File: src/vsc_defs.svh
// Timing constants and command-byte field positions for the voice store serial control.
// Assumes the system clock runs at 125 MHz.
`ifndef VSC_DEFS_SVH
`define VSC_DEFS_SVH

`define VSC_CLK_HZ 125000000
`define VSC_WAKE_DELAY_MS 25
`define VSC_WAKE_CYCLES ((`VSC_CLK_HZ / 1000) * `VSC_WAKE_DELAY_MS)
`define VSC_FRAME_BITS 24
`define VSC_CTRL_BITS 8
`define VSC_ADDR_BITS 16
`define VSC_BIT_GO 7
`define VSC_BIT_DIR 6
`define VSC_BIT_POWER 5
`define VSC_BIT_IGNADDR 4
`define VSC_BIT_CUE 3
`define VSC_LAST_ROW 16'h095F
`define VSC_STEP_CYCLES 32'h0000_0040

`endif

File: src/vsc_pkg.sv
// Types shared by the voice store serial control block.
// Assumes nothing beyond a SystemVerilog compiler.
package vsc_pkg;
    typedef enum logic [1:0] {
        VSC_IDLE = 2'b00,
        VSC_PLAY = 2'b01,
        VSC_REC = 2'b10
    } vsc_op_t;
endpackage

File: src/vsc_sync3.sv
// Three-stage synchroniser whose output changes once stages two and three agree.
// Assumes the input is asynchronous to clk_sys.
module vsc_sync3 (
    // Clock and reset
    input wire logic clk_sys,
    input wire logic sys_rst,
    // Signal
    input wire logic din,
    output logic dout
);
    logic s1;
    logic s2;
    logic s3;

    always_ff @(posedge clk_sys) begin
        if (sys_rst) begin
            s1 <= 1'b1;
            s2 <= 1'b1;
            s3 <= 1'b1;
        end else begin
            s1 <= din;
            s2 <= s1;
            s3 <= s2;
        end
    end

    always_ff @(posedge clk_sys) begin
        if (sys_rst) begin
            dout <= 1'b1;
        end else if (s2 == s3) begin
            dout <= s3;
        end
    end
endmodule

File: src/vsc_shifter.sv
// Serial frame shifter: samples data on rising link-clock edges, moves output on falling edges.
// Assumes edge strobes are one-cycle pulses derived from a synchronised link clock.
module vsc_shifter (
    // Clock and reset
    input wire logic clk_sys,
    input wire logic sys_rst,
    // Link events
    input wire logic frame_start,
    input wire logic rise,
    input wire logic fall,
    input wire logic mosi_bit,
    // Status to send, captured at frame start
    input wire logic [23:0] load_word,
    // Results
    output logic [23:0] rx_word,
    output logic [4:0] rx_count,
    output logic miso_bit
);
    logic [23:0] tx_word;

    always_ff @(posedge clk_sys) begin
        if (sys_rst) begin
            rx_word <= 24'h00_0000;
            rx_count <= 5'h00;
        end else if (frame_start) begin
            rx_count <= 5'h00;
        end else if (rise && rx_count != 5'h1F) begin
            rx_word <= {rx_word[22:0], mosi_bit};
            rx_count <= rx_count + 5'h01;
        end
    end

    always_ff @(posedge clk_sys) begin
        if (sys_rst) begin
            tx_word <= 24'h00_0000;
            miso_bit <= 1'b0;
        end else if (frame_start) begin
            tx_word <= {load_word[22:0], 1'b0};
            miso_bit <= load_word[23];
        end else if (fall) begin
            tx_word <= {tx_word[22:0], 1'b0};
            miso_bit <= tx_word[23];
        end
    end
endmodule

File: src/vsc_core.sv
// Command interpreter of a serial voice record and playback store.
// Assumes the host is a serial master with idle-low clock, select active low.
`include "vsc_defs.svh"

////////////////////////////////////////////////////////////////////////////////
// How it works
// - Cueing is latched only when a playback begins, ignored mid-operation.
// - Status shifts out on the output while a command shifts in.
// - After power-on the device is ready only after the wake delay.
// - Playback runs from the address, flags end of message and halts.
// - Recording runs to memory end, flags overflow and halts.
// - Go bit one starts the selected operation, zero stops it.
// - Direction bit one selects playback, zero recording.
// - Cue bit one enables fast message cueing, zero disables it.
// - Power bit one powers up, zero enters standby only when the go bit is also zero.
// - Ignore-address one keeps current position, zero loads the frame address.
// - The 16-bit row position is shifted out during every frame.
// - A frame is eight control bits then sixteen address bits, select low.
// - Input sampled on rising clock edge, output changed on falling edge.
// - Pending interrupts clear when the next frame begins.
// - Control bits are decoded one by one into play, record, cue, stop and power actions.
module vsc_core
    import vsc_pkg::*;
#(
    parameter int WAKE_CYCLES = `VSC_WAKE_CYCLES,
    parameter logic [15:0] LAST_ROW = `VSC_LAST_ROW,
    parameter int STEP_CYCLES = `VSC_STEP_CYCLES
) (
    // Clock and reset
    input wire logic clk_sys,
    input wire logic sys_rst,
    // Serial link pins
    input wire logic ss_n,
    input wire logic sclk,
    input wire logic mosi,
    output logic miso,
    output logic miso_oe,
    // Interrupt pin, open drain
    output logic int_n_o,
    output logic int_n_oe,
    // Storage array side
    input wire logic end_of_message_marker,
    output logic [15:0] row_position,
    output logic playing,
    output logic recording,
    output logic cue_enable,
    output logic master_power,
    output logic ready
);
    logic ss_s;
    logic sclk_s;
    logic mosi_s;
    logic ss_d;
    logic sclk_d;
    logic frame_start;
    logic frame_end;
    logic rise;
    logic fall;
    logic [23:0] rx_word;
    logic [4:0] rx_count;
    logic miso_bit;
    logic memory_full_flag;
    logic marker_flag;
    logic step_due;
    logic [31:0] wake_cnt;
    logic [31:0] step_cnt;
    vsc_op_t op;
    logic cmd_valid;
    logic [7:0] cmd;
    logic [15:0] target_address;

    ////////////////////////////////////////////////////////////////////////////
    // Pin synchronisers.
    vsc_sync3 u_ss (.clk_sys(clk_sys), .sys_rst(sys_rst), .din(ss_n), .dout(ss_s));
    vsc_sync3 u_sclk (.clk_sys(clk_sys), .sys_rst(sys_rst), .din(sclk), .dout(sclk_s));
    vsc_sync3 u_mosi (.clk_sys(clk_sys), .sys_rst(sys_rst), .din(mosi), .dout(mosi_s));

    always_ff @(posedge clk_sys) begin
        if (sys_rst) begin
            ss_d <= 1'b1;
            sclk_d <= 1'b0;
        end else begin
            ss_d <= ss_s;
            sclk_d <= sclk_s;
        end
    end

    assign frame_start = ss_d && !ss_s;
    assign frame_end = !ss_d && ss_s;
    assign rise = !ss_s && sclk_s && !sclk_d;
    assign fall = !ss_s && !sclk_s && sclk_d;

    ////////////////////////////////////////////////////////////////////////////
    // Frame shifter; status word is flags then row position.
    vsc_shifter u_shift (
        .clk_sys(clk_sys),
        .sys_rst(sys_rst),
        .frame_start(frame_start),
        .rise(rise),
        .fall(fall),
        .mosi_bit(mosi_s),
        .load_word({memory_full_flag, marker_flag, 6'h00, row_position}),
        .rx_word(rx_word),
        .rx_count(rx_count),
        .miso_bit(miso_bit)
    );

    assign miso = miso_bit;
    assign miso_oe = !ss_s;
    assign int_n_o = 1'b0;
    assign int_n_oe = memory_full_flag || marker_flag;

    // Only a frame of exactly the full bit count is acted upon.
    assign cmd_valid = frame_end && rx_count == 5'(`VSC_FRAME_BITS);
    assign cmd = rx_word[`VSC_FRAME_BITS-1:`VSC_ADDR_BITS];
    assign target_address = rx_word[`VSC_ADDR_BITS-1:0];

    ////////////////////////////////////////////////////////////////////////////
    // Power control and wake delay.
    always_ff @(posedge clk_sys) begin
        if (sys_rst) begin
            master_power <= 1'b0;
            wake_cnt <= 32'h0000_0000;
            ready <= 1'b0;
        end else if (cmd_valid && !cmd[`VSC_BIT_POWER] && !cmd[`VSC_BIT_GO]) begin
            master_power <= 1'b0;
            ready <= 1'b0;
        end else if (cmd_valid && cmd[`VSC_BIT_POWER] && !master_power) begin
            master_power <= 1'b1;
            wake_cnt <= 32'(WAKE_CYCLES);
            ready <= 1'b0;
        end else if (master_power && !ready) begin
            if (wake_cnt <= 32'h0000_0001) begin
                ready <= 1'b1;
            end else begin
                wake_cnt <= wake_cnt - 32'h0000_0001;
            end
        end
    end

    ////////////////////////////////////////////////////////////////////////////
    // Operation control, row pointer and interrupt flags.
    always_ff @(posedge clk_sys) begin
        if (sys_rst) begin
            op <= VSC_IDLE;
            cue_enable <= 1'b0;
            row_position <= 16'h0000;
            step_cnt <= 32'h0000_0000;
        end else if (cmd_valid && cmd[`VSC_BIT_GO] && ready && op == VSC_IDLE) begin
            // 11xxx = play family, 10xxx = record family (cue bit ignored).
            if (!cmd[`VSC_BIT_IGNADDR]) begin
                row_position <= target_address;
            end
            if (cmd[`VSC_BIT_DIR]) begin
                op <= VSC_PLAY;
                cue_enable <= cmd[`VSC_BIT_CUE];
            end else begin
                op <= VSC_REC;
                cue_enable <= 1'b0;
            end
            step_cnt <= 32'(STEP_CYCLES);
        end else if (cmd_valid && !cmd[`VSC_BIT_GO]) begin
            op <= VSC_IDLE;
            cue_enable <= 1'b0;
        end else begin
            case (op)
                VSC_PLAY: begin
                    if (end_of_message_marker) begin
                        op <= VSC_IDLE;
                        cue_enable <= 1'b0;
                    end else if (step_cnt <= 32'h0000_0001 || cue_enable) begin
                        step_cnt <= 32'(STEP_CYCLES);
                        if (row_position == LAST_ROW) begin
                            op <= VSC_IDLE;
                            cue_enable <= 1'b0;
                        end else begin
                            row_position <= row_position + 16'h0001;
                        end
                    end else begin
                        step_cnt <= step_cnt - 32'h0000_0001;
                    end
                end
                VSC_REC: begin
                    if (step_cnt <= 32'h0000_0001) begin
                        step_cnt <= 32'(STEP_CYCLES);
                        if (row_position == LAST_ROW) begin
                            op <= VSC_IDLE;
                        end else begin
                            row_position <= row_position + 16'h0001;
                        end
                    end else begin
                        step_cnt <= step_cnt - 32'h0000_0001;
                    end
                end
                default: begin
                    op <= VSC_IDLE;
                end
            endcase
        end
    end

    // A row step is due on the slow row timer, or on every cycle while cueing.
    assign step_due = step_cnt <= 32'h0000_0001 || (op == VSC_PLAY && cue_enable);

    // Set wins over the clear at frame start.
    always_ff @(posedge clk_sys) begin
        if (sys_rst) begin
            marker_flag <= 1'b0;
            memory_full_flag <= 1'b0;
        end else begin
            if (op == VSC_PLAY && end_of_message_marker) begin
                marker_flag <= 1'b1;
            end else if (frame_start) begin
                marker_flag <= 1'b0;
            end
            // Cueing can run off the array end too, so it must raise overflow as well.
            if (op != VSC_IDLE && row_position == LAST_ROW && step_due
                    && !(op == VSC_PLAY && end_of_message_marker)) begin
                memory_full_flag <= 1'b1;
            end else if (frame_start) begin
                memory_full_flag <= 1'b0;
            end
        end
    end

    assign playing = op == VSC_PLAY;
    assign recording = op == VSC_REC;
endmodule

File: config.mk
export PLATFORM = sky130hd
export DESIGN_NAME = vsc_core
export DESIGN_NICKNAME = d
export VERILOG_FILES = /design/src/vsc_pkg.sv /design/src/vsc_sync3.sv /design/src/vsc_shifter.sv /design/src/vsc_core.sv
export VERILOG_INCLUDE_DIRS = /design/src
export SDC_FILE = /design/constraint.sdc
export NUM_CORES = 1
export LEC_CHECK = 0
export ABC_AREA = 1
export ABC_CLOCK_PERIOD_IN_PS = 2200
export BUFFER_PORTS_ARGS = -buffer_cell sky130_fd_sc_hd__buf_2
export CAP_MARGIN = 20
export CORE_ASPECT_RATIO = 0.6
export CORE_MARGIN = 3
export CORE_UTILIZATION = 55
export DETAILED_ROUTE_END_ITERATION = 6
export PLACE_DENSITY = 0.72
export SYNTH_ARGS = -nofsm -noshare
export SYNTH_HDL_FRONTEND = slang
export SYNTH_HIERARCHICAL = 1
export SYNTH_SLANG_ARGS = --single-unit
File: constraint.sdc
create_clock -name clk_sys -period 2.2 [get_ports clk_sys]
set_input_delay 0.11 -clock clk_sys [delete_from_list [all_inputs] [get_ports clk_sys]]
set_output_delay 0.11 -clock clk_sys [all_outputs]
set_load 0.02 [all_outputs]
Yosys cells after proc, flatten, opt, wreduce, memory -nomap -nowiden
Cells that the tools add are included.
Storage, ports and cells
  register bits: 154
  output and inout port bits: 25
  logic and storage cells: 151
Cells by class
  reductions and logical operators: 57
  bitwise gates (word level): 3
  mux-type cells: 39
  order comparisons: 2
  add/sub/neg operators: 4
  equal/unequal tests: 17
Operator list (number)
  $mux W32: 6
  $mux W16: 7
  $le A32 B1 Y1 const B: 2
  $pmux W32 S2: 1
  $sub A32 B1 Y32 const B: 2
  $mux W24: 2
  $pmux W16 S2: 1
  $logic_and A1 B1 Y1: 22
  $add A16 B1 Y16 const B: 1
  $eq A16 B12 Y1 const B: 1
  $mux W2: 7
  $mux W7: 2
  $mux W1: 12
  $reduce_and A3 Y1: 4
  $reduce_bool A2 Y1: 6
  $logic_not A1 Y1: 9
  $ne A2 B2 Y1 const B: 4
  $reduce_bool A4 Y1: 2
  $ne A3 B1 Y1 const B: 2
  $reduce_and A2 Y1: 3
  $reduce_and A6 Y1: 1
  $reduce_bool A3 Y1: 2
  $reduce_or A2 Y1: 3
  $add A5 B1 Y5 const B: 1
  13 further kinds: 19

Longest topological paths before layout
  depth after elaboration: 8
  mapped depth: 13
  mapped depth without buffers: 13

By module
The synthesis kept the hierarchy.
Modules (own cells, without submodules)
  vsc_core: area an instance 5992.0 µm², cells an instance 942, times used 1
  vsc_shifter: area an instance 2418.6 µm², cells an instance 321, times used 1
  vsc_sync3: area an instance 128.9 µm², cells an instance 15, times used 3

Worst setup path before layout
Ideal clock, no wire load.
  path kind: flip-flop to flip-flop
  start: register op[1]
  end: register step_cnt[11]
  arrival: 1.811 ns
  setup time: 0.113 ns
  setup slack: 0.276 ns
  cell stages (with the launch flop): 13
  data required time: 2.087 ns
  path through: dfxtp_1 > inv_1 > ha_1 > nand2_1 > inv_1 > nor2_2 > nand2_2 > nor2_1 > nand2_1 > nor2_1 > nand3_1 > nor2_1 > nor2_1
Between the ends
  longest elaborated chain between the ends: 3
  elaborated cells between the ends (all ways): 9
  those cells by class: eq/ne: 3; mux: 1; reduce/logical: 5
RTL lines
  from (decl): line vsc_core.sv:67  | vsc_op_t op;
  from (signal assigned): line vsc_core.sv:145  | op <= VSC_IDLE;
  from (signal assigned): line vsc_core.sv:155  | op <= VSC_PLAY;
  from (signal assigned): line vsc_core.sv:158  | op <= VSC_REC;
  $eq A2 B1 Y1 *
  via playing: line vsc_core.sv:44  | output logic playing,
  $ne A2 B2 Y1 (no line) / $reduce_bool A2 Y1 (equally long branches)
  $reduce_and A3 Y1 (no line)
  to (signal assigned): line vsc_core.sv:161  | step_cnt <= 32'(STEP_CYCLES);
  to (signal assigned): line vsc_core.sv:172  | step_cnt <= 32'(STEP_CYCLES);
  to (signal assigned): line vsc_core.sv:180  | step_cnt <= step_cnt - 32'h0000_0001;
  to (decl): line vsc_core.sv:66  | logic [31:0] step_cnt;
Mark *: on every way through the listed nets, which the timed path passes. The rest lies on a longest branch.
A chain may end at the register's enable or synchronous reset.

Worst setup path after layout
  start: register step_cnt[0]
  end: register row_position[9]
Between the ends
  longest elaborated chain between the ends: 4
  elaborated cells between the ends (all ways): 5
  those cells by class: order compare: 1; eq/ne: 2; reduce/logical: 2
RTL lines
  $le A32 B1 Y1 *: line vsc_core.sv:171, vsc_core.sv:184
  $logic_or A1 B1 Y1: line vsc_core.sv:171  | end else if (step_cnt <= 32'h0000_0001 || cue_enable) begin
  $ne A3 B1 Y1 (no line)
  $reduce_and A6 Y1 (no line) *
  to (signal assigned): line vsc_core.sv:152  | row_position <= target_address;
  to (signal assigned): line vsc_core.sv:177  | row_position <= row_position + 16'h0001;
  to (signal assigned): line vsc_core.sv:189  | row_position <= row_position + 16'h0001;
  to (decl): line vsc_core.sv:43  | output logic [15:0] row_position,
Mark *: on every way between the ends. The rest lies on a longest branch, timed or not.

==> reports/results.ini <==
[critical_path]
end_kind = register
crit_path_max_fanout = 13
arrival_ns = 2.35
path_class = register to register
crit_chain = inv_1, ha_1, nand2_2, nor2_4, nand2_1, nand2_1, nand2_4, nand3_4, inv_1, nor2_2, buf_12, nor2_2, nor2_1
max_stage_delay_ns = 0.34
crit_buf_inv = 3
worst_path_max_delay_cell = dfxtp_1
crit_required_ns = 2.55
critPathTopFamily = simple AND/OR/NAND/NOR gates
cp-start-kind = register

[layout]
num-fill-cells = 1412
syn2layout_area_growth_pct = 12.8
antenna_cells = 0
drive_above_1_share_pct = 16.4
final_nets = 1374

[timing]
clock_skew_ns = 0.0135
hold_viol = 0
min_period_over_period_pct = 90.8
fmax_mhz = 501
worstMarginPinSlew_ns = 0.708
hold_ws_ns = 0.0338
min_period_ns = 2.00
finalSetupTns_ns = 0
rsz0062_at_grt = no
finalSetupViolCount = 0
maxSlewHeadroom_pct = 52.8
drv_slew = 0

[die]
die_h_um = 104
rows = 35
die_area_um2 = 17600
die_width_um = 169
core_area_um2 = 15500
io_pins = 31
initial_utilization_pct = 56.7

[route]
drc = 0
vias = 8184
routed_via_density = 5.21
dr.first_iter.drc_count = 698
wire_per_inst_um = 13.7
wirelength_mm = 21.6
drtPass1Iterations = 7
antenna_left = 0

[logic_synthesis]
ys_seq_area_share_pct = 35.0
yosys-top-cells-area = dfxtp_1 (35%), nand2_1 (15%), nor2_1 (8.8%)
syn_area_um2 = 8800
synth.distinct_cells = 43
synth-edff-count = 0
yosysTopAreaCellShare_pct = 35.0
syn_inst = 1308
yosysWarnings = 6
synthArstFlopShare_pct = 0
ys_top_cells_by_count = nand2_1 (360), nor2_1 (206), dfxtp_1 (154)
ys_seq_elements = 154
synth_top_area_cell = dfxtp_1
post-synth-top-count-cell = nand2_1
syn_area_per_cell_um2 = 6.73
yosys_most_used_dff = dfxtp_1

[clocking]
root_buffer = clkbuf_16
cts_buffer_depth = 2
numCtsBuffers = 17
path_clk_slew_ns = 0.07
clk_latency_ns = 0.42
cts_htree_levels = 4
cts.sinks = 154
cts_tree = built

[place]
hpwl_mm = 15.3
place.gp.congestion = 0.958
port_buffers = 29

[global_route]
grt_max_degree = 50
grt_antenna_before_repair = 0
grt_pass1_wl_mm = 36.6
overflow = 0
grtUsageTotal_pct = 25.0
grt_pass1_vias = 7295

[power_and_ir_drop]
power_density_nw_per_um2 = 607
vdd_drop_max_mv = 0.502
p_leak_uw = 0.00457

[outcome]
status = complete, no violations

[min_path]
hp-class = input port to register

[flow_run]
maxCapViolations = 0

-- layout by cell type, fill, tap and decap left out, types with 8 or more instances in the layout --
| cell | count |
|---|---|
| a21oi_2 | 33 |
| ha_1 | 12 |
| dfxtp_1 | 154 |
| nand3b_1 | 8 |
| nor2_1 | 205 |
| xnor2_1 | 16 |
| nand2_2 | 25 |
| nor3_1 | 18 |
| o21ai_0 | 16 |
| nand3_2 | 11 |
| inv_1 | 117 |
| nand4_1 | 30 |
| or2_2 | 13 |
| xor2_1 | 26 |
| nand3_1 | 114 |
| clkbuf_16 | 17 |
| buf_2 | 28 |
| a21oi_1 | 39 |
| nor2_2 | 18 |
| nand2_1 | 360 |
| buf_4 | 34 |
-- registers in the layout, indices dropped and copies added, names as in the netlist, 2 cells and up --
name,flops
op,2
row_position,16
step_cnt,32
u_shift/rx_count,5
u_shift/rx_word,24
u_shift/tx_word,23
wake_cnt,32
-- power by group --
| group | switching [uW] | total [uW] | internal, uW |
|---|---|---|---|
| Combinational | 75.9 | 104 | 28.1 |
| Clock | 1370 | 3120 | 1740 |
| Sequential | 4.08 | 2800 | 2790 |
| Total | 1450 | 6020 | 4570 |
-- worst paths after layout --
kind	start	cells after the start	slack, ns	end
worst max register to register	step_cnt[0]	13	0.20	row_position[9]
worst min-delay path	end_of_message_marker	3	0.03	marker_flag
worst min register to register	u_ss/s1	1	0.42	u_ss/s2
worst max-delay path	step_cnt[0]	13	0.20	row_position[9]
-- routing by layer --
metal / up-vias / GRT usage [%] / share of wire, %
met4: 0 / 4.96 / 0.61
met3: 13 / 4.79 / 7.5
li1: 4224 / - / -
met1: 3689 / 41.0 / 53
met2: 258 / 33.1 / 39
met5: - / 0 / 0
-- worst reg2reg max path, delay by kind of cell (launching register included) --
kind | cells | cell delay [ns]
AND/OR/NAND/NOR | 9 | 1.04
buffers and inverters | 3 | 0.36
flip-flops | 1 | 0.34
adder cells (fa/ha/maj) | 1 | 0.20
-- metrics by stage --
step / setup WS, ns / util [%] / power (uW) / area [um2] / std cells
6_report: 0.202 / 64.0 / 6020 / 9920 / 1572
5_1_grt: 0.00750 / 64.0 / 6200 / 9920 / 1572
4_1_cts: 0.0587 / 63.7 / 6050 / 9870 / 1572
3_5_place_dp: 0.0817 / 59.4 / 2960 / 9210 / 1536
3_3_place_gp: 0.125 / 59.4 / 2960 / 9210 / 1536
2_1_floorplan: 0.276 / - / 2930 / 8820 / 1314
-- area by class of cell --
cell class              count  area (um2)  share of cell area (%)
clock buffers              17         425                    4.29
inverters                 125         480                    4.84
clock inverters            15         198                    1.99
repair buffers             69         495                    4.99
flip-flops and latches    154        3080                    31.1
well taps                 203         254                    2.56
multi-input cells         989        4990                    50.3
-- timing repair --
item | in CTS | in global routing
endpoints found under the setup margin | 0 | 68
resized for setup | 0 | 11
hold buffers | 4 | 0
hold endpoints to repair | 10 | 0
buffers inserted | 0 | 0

*What to produce*
From the data, work out how many lines include the word "mapped"; the reply is that number and nothing else.

*The completed task*
2